As we begin 2017, I reflect on the promising strides ECHO has made and look forward to successes in 2017 and beyond. In November 2016, we kicked off ECHO in a big way. Bringing together all of ECHO’s Components under one roof, we hit the scientific ground running and began to foster the culture of collaboration that is vital to ECHO’s success. We witnessed ECHO’s investigators taking leadership positions in our Working Groups.  We observed rapid progress when these investigators collaborated in small groups and shared what they learned in larger group discussion.

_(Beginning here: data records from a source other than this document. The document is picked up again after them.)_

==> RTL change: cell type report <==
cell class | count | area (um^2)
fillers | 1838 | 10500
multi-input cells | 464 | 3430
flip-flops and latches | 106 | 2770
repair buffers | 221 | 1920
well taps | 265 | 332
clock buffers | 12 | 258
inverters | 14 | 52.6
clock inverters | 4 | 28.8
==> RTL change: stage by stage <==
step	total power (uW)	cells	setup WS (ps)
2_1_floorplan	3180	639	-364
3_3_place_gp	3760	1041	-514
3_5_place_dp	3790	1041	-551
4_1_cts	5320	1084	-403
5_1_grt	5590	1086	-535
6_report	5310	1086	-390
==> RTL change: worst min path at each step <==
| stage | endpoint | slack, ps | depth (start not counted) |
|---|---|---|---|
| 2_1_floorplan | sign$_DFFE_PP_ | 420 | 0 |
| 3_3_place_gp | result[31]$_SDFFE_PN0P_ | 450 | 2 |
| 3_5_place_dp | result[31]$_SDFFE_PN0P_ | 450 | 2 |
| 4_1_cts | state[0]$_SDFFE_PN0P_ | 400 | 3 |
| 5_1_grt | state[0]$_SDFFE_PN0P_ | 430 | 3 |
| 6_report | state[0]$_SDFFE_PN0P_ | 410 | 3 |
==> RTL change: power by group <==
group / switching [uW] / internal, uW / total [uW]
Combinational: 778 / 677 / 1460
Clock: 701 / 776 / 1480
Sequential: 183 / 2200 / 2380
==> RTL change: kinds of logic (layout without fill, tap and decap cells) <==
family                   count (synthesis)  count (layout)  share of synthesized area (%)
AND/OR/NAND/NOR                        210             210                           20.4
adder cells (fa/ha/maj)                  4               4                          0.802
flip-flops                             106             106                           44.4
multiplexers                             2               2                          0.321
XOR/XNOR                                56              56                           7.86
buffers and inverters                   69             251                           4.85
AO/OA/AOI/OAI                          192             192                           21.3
**src/rtl/clk_div_pkg.sv**
```systemverilog
// Shared types and helpers for the programmable clock divider.
// Holds the FSM state encoding, the minimum legal divisor and the
// divisor clamp used when a new divisor is accepted.
package clk_div_pkg;

  typedef enum logic [1:0] {
    IDLE = 2'd0,
    RUN  = 2'd1,
    PEND = 2'd2
  } state_t;

  // Smallest divisor that still gives one high and one low cycle.
  localparam int unsigned DIV_MIN = 2;

  // Raise divisors below DIV_MIN to DIV_MIN; larger values pass through.
  function automatic logic [31:0] clamp_div(input logic [31:0] d);
    return (d < DIV_MIN) ? DIV_MIN : d;
  endfunction

endpackage

```
**src/rtl/clk_div_prog_if.sv**
```systemverilog
// Divisor reload channel of the programmable clock divider.
// valid/ready: the requester drives div_in and div_valid and holds them
// until a cycle where div_valid && div_ready is seen at a rising clk edge;
// that edge transfers div_in. div_ready never depends on div_valid.
interface clk_div_prog_if #(
  parameter int CNT_W = 8
);
  logic [CNT_W-1:0] div_in;
  logic             div_valid;
  logic             div_ready;

  modport master (
    output div_in,
    output div_valid,
    input  div_ready
  );

  modport slave (
    input  div_in,
    input  div_valid,
    output div_ready
  );
endinterface

```
**src/rtl/clk_div_cnt.sv**
```systemverilog
// Period counter for the clock divider.
// Holds cnt, flags the last cycle of a period, and precomputes the
// next-cycle high/low level and wrap so the top can register clk_out
// and tick from next-state values.
module clk_div_cnt #(
  parameter int CNT_W = 8
) (
  input  logic             clk,
  input  logic             rst,
  input  logic             adv,        // divider is running this cycle
  input  logic             run_n,      // divider will be running next cycle
  input  logic [CNT_W-1:0] div,        // divisor in effect this cycle
  input  logic [CNT_W-1:0] div_n,      // divisor in effect next cycle
  output logic [CNT_W-1:0] cnt,
  output logic             period_end,
  output logic             hi_next,
  output logic             wrap_next
);
  logic [CNT_W-1:0] cnt_n;
  logic [CNT_W:0]   hi_w;

  assign period_end = (cnt == div - CNT_W'(1));

  // Count up while running; restart at 0 on wrap, on start and when idle.
  assign cnt_n = (adv && run_n && !period_end) ? cnt + CNT_W'(1) : '0;

  // High time is ceil(div/2), computed one bit wider so div=max cannot overflow.
  assign hi_w      = ({1'b0, div_n} + (CNT_W + 1)'(1)) >> 1;
  assign hi_next   = ({1'b0, cnt_n} < hi_w);
  assign wrap_next = (cnt_n == '0);

  // Counter register.
  always_ff @(posedge clk) begin
    if (rst) begin
      cnt <= '0;
    end else begin
      cnt <= cnt_n;
    end
  end
endmodule

```
**src/rtl/clk_div_prog.sv**
```systemverilog
// Programmable integer clock divider (top level).
// Produces a glitch-free registered clk_out, a tick on each rising edge of
// clk_out and a locked flag. Divisor swaps and stops are deferred to period
// boundaries. Optional build macro CLK_DIV_PERIOD_CNT_EN adds a saturating
// period_cnt output counting ticks since the divider last left IDLE.
// The state and cnt outputs expose the FSM state and period position.
module clk_div_prog
  import clk_div_pkg::*;
#(
  parameter int CNT_W   = 8,
  parameter int DIV_RST = 2
) (
  input  logic             clk,
  input  logic             rst,
  input  logic             en,
  clk_div_prog_if.slave    div_if,
  output logic             clk_out,
  output logic             tick,
  output logic             locked,
  output logic [CNT_W-1:0] div_cur,
  output state_t           state,
  output logic [CNT_W-1:0] cnt
`ifdef CLK_DIV_PERIOD_CNT_EN
  ,
  output logic [15:0]      period_cnt
`endif
);
  localparam logic [CNT_W-1:0] DIV_RST_V = CNT_W'(DIV_RST);

  state_t           state_n;
  logic [CNT_W-1:0] div_n;
  logic [CNT_W-1:0] pend;
  logic [CNT_W-1:0] pend_n;
  logic [CNT_W-1:0] div_req;
  logic             ready_q;
  logic             xfer;
  logic             locked_n;
  logic             stop_q;
  logic             stop_n;
  logic             has_pend;
  logic             adv;
  logic             run_n;
  logic             period_end;
  logic             hi_next;
  logic             wrap_next;

  assign div_if.div_ready = ready_q;
  assign xfer             = div_if.div_valid && ready_q;
  assign div_req          = CNT_W'(clamp_div(32'(div_if.div_in)));
  assign adv              = (state != IDLE);
  assign run_n            = (state_n != IDLE);

  clk_div_cnt #(
    .CNT_W (CNT_W)
  ) u_cnt (
    .clk        (clk),
    .rst        (rst),
    .adv        (adv),
    .run_n      (run_n),
    .div        (div_cur),
    .div_n      (div_n),
    .cnt        (cnt),
    .period_end (period_end),
    .hi_next    (hi_next),
    .wrap_next  (wrap_next)
  );

  // Next-state decode: handshake, deferred swap, deferred stop and lock.
  // A low en is remembered in stop_q so the period in flight still finishes.
  always_comb begin
    state_n  = state;
    div_n    = div_cur;
    pend_n   = pend;
    locked_n = locked;
    stop_n   = stop_q;
    has_pend = 1'b0;
    case (state)
      IDLE: begin
        locked_n = 1'b0;
        stop_n   = 1'b0;
        if (xfer) div_n = div_req;
        if (en) state_n = RUN;
      end
      RUN, PEND: begin
        if (!en) stop_n = 1'b1;
        if (xfer) begin
          pend_n  = div_req;
          state_n = PEND;
        end
        has_pend = (state_n == PEND);
        if (period_end) begin
          if (stop_n) begin
            // Stopping: any held divisor (even one accepted now) is applied.
            state_n  = IDLE;
            locked_n = 1'b0;
            stop_n   = 1'b0;
            if (has_pend) div_n = pend_n;
          end else if (state == PEND) begin
            state_n  = RUN;
            div_n    = pend;
            locked_n = 1'b0;
          end else begin
            // A full period at div_cur has completed.
            locked_n = 1'b1;
          end
        end
      end
      default: state_n = IDLE;
    endcase
  end

  // FSM and registered outputs; clk_out/tick come from next-cycle values.
  always_ff @(posedge clk) begin
    if (rst) begin
      state   <= IDLE;
      div_cur <= DIV_RST_V;
      pend    <= '0;
      ready_q <= 1'b1;
      locked  <= 1'b0;
      stop_q  <= 1'b0;
      clk_out <= 1'b0;
      tick    <= 1'b0;
    end else begin
      state   <= state_n;
      div_cur <= div_n;
      pend    <= pend_n;
      ready_q <= (state_n != PEND);
      locked  <= locked_n;
      stop_q  <= stop_n;
      clk_out <= run_n && hi_next;
      tick    <= run_n && wrap_next;
    end
  end

`ifdef CLK_DIV_PERIOD_CNT_EN
  // Saturating count of ticks, restarted whenever the divider returns to IDLE.
  always_ff @(posedge clk) begin
    if (rst) begin
      period_cnt <= '0;
    end else if (state != IDLE && state_n == IDLE) begin
      period_cnt <= '0;
    end else if (tick && period_cnt != 16'hFFFF) begin
      period_cnt <= period_cnt + 16'd1;
    end
  end
`endif
endmodule

```
**src/flat_wrapper.sv**
```systemverilog
// flat-port wrapper written by rule: the top's interface ports become plain ports
module clk_div_prog_flat import clk_div_pkg::*;
#(
  parameter int CNT_W   = 8,
  parameter int DIV_RST = 2
)
  (clk, rst, en, clk_out, tick, locked, div_cur, state, cnt, div_if_div_in, div_if_div_valid, div_if_div_ready);
  clk_div_prog_if #(.CNT_W(CNT_W)) div_if_i ();
  input  logic clk;
  input  logic rst;
  input  logic en;
  output logic clk_out;
  output logic tick;
  output logic locked;
  output logic [CNT_W-1:0] div_cur;
  output state_t state;
  output logic [CNT_W-1:0] cnt;
  input wire logic [$bits(div_if_i.div_in)-1:0] div_if_div_in;
  input wire logic [$bits(div_if_i.div_valid)-1:0] div_if_div_valid;
  output wire logic [$bits(div_if_i.div_ready)-1:0] div_if_div_ready;
  assign div_if_i.div_in = div_if_div_in;
  assign div_if_i.div_valid = div_if_div_valid;
  assign div_if_div_ready = div_if_i.div_ready;
  clk_div_prog #(.CNT_W(CNT_W), .DIV_RST(DIV_RST)) u_core (.clk(clk), .rst(rst), .en(en), .div_if(div_if_i), .clk_out(clk_out), .tick(tick), .locked(locked), .div_cur(div_cur), .state(state), .cnt(cnt));
endmodule
```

Most importantly, we rallied around ECHO’s core mission: “to enhance the health of children for generations to come.” This mission speaks to all parts of ECHO: the observational studies of our Cohorts, the interventional studies within the IDeA States Pediatric Clinical Trials Network, and the Centers and Cores — including the Children’s Health and Exposure Analysis Resource (CHEAR) Core, the Patient Reported Outcomes (PRO) Core, the Data Analysis Center (DAC), and our ECHO Coordinating Center (CC) — that support this research.

ECHO’s long-term goals are both scientific and strategic. From a scientific perspective, our goal is to improve the health of children and adolescents by conducting solution-oriented research that informs high-impact programs, policies, and practices. From a strategic perspective, we aim to institute best practices for how to conduct Team Science in the 21st century. We’ve set an ambitious agenda for our first year, which includes 1) achieving early scientific wins by capitalizing on one of ECHO’s most powerful features: the extant data of its existing Cohorts, and 2) crafting a robust infrastructure for the IDeA States Pediatric Clinical Trials Network to begin initiating trials in our second year.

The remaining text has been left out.